■ Exercise instructions ■
In the entries below, find the line with "nand2_1: 85" and the line with "drivers added, routing". Reproduce those two lines and every line between them exactly, and nothing more.

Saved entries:
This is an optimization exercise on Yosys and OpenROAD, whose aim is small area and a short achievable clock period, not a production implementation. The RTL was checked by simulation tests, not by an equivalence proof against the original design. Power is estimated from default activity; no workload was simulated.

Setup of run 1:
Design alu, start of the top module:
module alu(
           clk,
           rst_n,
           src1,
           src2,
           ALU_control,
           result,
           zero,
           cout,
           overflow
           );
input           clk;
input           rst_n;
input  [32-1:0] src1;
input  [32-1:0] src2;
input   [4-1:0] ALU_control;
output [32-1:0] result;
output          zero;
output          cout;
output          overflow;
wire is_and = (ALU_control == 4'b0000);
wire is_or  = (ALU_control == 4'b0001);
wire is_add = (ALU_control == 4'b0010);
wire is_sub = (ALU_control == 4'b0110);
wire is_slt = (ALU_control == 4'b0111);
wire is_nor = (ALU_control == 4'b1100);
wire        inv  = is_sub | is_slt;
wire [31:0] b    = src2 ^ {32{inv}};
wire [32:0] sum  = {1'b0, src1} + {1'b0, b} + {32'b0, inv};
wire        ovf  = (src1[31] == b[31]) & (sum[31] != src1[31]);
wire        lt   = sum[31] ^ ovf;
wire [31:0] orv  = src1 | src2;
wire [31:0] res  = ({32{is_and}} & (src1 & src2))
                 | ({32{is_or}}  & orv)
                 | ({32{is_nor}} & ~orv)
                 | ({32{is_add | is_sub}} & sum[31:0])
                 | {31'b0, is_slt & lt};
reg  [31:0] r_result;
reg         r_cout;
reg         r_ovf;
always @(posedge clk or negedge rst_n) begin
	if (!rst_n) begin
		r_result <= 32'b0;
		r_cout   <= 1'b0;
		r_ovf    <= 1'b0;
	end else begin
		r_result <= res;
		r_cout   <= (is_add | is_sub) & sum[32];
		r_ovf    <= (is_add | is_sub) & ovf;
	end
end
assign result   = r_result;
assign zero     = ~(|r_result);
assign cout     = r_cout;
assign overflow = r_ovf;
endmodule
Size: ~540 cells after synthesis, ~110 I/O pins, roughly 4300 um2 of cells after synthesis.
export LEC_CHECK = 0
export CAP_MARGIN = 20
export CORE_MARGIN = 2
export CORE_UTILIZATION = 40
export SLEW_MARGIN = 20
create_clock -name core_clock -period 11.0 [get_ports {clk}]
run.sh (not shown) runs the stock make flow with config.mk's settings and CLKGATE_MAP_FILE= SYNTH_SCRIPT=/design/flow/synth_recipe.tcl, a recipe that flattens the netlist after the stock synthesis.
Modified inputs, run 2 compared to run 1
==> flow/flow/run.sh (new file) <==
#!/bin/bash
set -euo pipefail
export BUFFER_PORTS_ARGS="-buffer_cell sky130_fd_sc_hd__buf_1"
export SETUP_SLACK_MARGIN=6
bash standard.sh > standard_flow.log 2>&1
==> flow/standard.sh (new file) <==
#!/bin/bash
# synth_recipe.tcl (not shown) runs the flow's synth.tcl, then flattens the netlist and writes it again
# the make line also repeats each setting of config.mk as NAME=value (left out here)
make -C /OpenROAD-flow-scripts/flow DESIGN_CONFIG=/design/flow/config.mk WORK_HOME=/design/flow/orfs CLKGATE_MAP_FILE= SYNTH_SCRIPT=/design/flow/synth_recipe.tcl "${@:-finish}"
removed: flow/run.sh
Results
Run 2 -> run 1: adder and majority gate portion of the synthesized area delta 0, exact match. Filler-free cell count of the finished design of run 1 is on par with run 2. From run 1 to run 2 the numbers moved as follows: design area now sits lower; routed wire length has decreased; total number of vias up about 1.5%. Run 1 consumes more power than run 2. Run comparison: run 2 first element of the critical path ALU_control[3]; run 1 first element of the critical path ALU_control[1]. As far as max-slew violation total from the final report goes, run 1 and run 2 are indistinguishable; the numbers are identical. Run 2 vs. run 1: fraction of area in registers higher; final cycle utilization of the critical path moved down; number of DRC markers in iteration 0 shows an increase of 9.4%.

==

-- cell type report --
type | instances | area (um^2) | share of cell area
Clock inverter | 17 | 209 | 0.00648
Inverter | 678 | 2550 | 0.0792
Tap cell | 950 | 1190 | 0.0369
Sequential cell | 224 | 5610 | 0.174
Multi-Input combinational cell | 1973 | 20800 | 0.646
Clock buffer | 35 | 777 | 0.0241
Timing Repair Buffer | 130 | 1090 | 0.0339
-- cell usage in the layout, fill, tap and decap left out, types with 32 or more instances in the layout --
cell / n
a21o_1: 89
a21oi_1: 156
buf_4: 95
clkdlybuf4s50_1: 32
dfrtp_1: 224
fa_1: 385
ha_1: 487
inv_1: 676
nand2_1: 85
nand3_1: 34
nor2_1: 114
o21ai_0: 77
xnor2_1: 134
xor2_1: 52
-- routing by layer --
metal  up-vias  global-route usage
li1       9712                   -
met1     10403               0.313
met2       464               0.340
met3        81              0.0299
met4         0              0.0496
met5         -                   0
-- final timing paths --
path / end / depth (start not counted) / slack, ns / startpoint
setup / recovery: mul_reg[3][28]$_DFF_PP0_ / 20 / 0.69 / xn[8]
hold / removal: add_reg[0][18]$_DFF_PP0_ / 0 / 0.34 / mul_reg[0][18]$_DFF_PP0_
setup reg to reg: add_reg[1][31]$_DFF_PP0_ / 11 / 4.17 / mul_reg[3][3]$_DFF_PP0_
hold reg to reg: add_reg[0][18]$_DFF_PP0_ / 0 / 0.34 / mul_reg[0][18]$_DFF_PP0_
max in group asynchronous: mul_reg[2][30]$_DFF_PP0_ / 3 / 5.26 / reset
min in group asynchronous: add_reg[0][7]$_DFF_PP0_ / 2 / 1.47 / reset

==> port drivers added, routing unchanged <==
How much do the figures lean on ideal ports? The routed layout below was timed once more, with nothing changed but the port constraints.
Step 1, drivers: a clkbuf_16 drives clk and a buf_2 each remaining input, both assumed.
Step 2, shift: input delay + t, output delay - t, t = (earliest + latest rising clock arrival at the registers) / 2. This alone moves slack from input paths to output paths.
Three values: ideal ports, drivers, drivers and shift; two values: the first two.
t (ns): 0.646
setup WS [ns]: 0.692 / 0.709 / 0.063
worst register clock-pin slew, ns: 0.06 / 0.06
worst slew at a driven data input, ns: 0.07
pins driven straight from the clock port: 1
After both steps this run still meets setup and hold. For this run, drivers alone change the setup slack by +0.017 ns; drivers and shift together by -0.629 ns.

==

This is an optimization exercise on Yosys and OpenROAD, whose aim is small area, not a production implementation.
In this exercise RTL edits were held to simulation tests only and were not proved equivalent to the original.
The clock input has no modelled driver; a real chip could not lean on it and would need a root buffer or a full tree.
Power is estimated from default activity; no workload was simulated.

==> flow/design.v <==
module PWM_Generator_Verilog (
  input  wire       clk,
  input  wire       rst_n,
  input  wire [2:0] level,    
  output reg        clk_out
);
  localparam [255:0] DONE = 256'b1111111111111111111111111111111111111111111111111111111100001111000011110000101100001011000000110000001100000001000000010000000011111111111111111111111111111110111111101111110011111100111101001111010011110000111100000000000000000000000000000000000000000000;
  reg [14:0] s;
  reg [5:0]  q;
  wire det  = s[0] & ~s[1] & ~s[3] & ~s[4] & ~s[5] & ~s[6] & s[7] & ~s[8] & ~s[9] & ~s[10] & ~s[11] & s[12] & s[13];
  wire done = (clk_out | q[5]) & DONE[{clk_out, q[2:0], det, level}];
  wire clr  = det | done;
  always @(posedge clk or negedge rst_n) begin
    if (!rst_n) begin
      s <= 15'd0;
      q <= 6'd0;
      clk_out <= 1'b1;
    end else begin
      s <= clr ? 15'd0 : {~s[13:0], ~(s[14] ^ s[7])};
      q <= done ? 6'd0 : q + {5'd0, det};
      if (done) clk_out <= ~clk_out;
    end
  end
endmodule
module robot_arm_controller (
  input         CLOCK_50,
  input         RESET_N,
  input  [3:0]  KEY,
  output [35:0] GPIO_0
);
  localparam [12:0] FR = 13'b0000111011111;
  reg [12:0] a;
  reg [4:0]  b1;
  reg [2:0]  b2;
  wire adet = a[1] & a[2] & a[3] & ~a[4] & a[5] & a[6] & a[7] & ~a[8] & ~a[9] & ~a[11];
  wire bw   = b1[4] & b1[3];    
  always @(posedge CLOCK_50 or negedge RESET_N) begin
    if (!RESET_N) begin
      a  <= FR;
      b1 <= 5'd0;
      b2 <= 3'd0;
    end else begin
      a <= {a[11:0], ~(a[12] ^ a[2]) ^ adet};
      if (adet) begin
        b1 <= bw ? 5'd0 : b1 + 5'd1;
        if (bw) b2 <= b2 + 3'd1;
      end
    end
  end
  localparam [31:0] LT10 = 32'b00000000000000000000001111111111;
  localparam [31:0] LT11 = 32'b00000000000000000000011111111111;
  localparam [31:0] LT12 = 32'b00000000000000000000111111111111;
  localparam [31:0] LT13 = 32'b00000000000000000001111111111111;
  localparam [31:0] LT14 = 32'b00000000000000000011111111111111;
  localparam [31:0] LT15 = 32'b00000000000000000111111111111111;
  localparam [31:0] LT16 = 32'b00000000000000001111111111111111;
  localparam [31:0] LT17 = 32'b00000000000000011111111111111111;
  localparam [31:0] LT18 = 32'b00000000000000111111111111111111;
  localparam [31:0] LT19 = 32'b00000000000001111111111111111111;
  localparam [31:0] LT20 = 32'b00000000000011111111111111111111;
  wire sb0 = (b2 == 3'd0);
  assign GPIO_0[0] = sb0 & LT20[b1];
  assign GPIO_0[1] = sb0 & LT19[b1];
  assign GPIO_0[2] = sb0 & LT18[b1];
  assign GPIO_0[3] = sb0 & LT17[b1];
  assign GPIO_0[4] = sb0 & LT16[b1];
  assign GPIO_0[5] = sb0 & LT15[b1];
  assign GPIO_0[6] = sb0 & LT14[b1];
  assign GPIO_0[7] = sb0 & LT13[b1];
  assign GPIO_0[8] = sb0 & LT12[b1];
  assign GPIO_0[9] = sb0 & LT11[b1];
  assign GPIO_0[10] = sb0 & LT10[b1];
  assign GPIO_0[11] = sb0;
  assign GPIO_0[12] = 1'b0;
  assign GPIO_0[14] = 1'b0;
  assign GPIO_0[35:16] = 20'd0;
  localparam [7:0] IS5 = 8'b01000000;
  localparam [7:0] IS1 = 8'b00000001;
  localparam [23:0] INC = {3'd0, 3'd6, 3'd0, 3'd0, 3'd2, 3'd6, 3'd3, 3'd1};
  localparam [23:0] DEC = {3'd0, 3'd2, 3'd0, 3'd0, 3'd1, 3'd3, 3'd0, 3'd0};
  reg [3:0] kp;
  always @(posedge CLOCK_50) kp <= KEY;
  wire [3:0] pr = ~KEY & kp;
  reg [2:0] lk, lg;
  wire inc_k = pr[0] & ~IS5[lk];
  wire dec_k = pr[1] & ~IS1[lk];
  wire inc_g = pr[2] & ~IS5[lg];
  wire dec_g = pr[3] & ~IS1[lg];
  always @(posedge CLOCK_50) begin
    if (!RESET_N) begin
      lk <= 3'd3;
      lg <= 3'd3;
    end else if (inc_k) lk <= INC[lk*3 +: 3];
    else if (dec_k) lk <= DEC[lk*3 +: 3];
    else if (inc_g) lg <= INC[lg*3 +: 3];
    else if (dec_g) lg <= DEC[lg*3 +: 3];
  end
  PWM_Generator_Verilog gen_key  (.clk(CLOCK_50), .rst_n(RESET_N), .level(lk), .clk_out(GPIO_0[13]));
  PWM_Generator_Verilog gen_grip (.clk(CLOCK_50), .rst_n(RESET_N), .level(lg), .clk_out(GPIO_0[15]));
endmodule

■ Answer to the exercise ■
nand2_1: 85
nand3_1: 34
nor2_1: 114
o21ai_0: 77
xnor2_1: 134
xor2_1: 52
-- routing by layer --
metal  up-vias  global-route usage
li1       9712                   -
met1     10403               0.313
met2       464               0.340
met3        81              0.0299
met4         0              0.0496
met5         -                   0
-- final timing paths --
path / end / depth (start not counted) / slack, ns / startpoint
setup / recovery: mul_reg[3][28]$_DFF_PP0_ / 20 / 0.69 / xn[8]
hold / removal: add_reg[0][18]$_DFF_PP0_ / 0 / 0.34 / mul_reg[0][18]$_DFF_PP0_
setup reg to reg: add_reg[1][31]$_DFF_PP0_ / 11 / 4.17 / mul_reg[3][3]$_DFF_PP0_
hold reg to reg: add_reg[0][18]$_DFF_PP0_ / 0 / 0.34 / mul_reg[0][18]$_DFF_PP0_
max in group asynchronous: mul_reg[2][30]$_DFF_PP0_ / 3 / 5.26 / reset
min in group asynchronous: add_reg[0][7]$_DFF_PP0_ / 2 / 1.47 / reset

==> port drivers added, routing unchanged <==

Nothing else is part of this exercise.